* [Task to carry out] Whenever the word "TIMEOUT" occurs in a line of the material below, that line is counted. Report only the count.

---- Data

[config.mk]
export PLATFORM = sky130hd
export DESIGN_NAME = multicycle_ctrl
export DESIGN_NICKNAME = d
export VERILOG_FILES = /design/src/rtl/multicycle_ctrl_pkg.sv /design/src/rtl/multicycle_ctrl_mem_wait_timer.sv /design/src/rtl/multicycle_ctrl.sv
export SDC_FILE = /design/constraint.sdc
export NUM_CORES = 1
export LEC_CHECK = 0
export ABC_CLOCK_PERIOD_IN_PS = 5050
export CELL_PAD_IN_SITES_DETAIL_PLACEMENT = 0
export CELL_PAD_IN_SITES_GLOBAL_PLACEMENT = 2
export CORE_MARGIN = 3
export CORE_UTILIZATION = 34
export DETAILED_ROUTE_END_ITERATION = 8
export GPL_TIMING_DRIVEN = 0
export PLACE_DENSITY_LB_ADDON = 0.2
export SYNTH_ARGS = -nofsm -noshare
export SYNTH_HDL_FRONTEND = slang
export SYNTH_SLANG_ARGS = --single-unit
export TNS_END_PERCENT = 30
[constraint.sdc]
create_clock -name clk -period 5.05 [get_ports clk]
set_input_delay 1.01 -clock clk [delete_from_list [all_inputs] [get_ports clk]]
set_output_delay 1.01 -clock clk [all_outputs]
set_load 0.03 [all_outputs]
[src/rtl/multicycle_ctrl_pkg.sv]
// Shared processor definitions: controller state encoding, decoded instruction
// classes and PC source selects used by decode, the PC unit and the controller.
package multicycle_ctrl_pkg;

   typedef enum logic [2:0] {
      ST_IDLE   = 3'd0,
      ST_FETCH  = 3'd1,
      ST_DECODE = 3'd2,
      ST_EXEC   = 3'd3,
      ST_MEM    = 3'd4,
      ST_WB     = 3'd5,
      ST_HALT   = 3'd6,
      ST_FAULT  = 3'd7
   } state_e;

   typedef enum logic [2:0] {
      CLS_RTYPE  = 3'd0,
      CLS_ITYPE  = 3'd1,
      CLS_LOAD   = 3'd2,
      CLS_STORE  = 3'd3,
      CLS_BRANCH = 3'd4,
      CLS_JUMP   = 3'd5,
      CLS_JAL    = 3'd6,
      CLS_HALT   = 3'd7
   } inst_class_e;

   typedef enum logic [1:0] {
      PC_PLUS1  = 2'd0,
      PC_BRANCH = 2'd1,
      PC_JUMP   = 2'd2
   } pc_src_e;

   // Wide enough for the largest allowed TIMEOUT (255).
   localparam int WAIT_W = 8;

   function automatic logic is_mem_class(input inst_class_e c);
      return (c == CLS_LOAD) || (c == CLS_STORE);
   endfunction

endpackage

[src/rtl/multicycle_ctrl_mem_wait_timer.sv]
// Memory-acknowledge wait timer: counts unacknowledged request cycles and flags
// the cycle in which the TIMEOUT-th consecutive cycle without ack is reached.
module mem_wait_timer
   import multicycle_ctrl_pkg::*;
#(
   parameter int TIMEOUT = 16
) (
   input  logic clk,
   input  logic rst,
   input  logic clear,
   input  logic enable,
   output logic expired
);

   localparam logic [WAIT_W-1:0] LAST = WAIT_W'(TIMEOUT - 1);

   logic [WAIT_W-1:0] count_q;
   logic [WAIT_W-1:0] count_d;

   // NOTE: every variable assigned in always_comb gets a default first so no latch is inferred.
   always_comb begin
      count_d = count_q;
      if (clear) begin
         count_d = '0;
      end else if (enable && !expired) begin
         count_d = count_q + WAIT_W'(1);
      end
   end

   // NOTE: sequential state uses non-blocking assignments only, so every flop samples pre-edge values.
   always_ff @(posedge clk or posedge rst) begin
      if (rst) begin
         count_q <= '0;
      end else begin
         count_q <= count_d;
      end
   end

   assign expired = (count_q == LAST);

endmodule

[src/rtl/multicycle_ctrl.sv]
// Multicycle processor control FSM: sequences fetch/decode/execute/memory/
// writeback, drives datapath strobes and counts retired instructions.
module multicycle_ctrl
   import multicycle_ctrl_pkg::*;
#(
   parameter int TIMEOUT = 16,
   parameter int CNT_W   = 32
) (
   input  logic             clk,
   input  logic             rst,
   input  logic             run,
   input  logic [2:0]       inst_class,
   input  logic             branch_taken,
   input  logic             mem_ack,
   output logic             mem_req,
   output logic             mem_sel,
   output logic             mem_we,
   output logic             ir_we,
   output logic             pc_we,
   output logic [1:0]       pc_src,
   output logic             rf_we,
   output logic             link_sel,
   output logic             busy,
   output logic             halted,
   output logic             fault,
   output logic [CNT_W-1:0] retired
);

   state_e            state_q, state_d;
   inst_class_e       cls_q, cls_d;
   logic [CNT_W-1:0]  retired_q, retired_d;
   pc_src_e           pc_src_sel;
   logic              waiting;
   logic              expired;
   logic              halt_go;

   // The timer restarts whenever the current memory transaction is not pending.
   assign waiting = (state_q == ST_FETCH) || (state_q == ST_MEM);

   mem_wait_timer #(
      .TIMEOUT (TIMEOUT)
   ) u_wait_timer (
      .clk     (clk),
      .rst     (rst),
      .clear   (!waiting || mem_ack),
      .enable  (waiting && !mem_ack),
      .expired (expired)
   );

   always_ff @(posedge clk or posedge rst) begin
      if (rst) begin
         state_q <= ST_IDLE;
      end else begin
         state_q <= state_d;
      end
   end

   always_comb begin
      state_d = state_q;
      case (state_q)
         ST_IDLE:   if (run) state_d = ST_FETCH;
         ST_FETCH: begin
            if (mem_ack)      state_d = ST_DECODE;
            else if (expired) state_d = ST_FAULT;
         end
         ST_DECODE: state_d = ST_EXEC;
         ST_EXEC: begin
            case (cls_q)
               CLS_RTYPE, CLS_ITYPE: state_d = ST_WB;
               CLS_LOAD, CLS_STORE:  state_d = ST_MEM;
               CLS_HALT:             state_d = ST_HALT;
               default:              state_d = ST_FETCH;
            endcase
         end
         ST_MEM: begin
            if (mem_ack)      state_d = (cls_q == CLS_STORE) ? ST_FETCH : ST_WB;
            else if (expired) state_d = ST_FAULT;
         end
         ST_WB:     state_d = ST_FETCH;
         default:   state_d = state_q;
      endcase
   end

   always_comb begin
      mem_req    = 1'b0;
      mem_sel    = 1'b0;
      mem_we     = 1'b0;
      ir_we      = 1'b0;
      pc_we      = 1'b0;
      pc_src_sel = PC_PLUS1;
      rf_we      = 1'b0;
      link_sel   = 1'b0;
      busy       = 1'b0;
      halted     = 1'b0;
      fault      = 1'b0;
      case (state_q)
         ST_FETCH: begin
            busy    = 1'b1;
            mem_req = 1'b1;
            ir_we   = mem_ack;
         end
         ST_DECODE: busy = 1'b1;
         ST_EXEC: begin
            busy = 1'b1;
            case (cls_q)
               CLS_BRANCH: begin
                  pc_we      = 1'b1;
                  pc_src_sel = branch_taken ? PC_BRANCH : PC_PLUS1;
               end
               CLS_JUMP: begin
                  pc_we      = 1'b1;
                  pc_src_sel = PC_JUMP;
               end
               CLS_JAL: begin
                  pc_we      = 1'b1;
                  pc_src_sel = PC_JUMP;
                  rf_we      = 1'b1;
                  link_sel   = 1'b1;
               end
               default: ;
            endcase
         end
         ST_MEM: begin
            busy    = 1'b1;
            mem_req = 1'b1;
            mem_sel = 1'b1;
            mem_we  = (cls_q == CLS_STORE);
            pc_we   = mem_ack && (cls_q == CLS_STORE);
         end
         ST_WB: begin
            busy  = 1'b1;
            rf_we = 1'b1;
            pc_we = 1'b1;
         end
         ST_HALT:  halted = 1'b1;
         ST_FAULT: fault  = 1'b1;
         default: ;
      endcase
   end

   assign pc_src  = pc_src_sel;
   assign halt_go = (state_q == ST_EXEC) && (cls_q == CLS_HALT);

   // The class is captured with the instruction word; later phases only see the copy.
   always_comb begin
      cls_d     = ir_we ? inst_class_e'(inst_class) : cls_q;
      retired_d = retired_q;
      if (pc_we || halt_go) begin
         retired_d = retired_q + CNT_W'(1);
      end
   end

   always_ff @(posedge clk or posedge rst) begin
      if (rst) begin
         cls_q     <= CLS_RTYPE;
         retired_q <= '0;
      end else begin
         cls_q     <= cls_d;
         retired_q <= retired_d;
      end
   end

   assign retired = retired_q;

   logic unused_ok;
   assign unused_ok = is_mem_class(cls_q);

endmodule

--------

* [Answer section] 6